Alieth lembra que Rio Branco vem sofrendo mais a cada ano com a escassez de água. Dados do MapBiomas Água confirmam a tendência de perda de superfície no local desde 2018, quando a capital acreana tinha 3.113 hectares de água. Em 2022, esse número caiu para 2.797 hectares – redução de 10,1%. “O setor imobiliário ainda é uma ameaça, pois estão pedindo na prefeitura de Rio Branco a expansão urbana para cima da nossa APA. Além de casas, o setor que construir galpões na região porque dizem que é mais lucrativo. Nossa luta agora é convencer a prefeitura para não permitir isso”, alerta Alieth.

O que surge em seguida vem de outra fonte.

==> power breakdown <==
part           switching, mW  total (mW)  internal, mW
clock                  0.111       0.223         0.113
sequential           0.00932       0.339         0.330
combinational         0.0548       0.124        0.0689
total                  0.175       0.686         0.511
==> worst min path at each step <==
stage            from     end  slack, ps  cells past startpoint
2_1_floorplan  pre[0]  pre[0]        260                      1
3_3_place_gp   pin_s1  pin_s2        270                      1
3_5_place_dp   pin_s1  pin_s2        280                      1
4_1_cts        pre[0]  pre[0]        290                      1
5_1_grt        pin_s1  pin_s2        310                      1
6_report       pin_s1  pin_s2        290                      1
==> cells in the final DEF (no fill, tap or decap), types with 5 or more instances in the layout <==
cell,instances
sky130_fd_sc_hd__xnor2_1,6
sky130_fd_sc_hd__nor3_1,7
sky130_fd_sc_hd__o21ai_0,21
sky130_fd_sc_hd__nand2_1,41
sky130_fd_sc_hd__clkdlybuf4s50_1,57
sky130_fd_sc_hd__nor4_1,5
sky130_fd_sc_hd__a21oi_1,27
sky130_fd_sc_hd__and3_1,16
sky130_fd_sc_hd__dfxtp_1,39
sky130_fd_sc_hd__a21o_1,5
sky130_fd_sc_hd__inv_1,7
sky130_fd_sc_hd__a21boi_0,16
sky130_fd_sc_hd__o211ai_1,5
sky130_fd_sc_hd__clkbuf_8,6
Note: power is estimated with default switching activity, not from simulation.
<file path="config.mk">
export PLATFORM = sky130hd
export DESIGN_NAME = fn_branch_unit
export DESIGN_NICKNAME = d
export VERILOG_FILES = /design/src/rtl/fbu_pkg.sv /design/src/rtl/fbu_decode.sv /design/src/rtl/fbu_opsel.sv /design/src/rtl/fbu_target.sv /design/src/rtl/fn_branch_unit.sv
export SDC_FILE = /design/constraint.sdc
export NUM_CORES = 1
export LEC_CHECK = 0
export CORE_AREA = 2 2 100 102
export DETAILED_ROUTE_END_ITERATION = 6
export DIE_AREA = 0 0 102 104
export DONT_BUFFER_PORTS = 1
export GPL_TIMING_DRIVEN = 0
export PLACE_DENSITY_LB_ADDON = 0.25
export SYNTH_ARGS = -nofsm -noshare
export SYNTH_HDL_FRONTEND = slang
export SYNTH_HIERARCHICAL = 1
export SYNTH_SLANG_ARGS = --single-unit
</file>
<file path="constraint.sdc">
create_clock -name clk -period 4.5 [get_ports clk]
set_clock_uncertainty 0.05 [all_clocks]
set_input_delay 0.45 -clock clk [delete_from_list [all_inputs] [get_ports clk]]
set_output_delay 0.45 -clock clk [all_outputs]
set_load 0.02 [all_outputs]
</file>
--- config.mk ---
export PLATFORM = sky130hd
export DESIGN_NAME = regfile_bypass
export DESIGN_NICKNAME = d
export VERILOG_FILES = /design/src/rtl/regfile_pkg.sv /design/src/rtl/regfile_ctrl.sv /design/src/rtl/regfile_datapath.sv /design/src/rtl/regfile_bypass.sv
export SDC_FILE = /design/constraint.sdc
export NUM_CORES = 1
export LEC_CHECK = 0
export BUFFER_PORTS_ARGS = -buffer_cell sky130_fd_sc_hd__buf_2
export CORE_MARGIN = 2
export CORE_UTILIZATION = 30
export CTS_CLUSTER_DIAMETER = 200
export DETAILED_ROUTE_END_ITERATION = 8
export SLEW_MARGIN = 20
export SYNTH_ARGS = -nofsm -noshare
export SYNTH_HDL_FRONTEND = slang
export SYNTH_HIERARCHICAL = 1
export SYNTH_SLANG_ARGS = --single-unit
export TNS_END_PERCENT = 10
--- constraint.sdc ---
create_clock -name clk -period 1.1 [get_ports clk]
set_input_delay 0.165 -clock clk [delete_from_list [all_inputs] [get_ports clk]]
set_output_delay 0.165 -clock clk [all_outputs]
set_load 0.05 [all_outputs]
--- src/rtl/regfile_pkg.sv ---
package regfile_pkg;
  localparam int DATA_W = 8;
  localparam int IDX_W  = 2;

  // Strobes from the control to the datapath
  typedef struct packed {
    logic writeStrobe;   // commit wrData at the next rising edge
    logic clearAll;      // synchronous clear of all storage
    logic showStored;    // drive the addressed register onto the read port
  } rfStrobes_t;
endpackage

--- src/rtl/regfile_ctrl.sv ---
module regfile_ctrl
  import regfile_pkg::*;
(
  input  logic       rst,
  input  logic       wrEn,
  input  logic       rdEn,
  output rfStrobes_t strobes
);
  always_comb begin
    strobes             = '0;
    strobes.clearAll    = rst;
    // Reset takes priority over a write in the same cycle
    strobes.writeStrobe = wrEn && !rst;
    // A stored value wins over the bypass when read is enabled
    strobes.showStored  = rdEn;
  end
endmodule

--- src/rtl/regfile_datapath.sv ---
module regfile_datapath
  import regfile_pkg::*;
#(
  parameter int DW = DATA_W,
  parameter int IW = IDX_W
) (
  input  logic          clk,
  input  logic          rst,
  input  rfStrobes_t    strobes,
  input  logic [IW-1:0] regIdx,
  input  logic [DW-1:0] wrData,
  output logic [DW-1:0] rdData
);
  localparam int DEPTH = 1 << IW;

  logic [DW-1:0] regs [DEPTH];
  logic [DEPTH-1:0] rowSel;

  always_comb begin
    rowSel = '0;
    rowSel[regIdx] = 1'b1;
  end

  for (genvar g = 0; g < DEPTH; g++) begin : gRow
    always_ff @(posedge clk) begin
      if (strobes.clearAll)
        regs[g] <= '0;
      else if (strobes.writeStrobe && rowSel[g])
        regs[g] <= wrData;
    end

    // every row is zero after a reset edge
    assert_reset_clear_R1: assert property (@(posedge clk)
      $past(rst) |-> regs[g] == '0);

    // a row not addressed by a write holds its value
    assert_row_hold_R7: assert property (@(posedge clk) disable iff (rst)
      ($past(!rst) && !($past(strobes.writeStrobe) && $past(regIdx) == IW'(g)))
        |-> regs[g] == $past(regs[g]));
  end

  always_comb begin
    if (strobes.showStored)
      rdData = regs[regIdx];
    else
      rdData = wrData;
  end

  // the addressed row holds the written data after the edge
  assert_write_lands_R2: assert property (@(posedge clk) disable iff (rst)
    strobes.writeStrobe |=> regs[$past(regIdx)] == $past(wrData));

  // bypass path follows the input when read is disabled
  assert_bypass_R4: assert property (@(posedge clk) disable iff (rst)
    !strobes.showStored |-> rdData == wrData);

  // a read after a write to the same index returns the written data
  assert_read_after_write_R5: assert property (@(posedge clk) disable iff (rst)
    (strobes.writeStrobe && strobes.showStored) ##1
      (strobes.showStored && regIdx == $past(regIdx))
      |-> rdData == $past(wrData));
endmodule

Outro ponto de grande interesse histórico é o cemitério do Seringal Benfica. “Naquele lugar foi enterrado o coronel Plácido de Castro, comandante militar da revolução Acreana e outros seringueiros. Essas atividades têm grande atrativo para o turismo de base comunitária que Alieth quer oferecer, mas busca parcerias ainda. As invasões e os loteamentos das propriedades pelo setor imobiliário são ruins para o local e sua história”, explica Claudio. As atividades de turismo estão associadas aos atrativos naturais próximos a florestas densas e o Rio Acre, como no caso do Lago, meandro abandonado do rio. A maior incidência desse tipo de atividade ocorre nos finais de semana.
As pessoas que vivem na APA tiram seu sustento de atividades econômicas primárias, como a agricultura familiar e a pecuária. “Ocorrem em propriedades de pequeno e médio porte com plantios de frutas, mandioca e outras culturas produtivas voltadas à subsistência do núcleo familiar e comercialização em mercados da cidade”, afirma Claudio.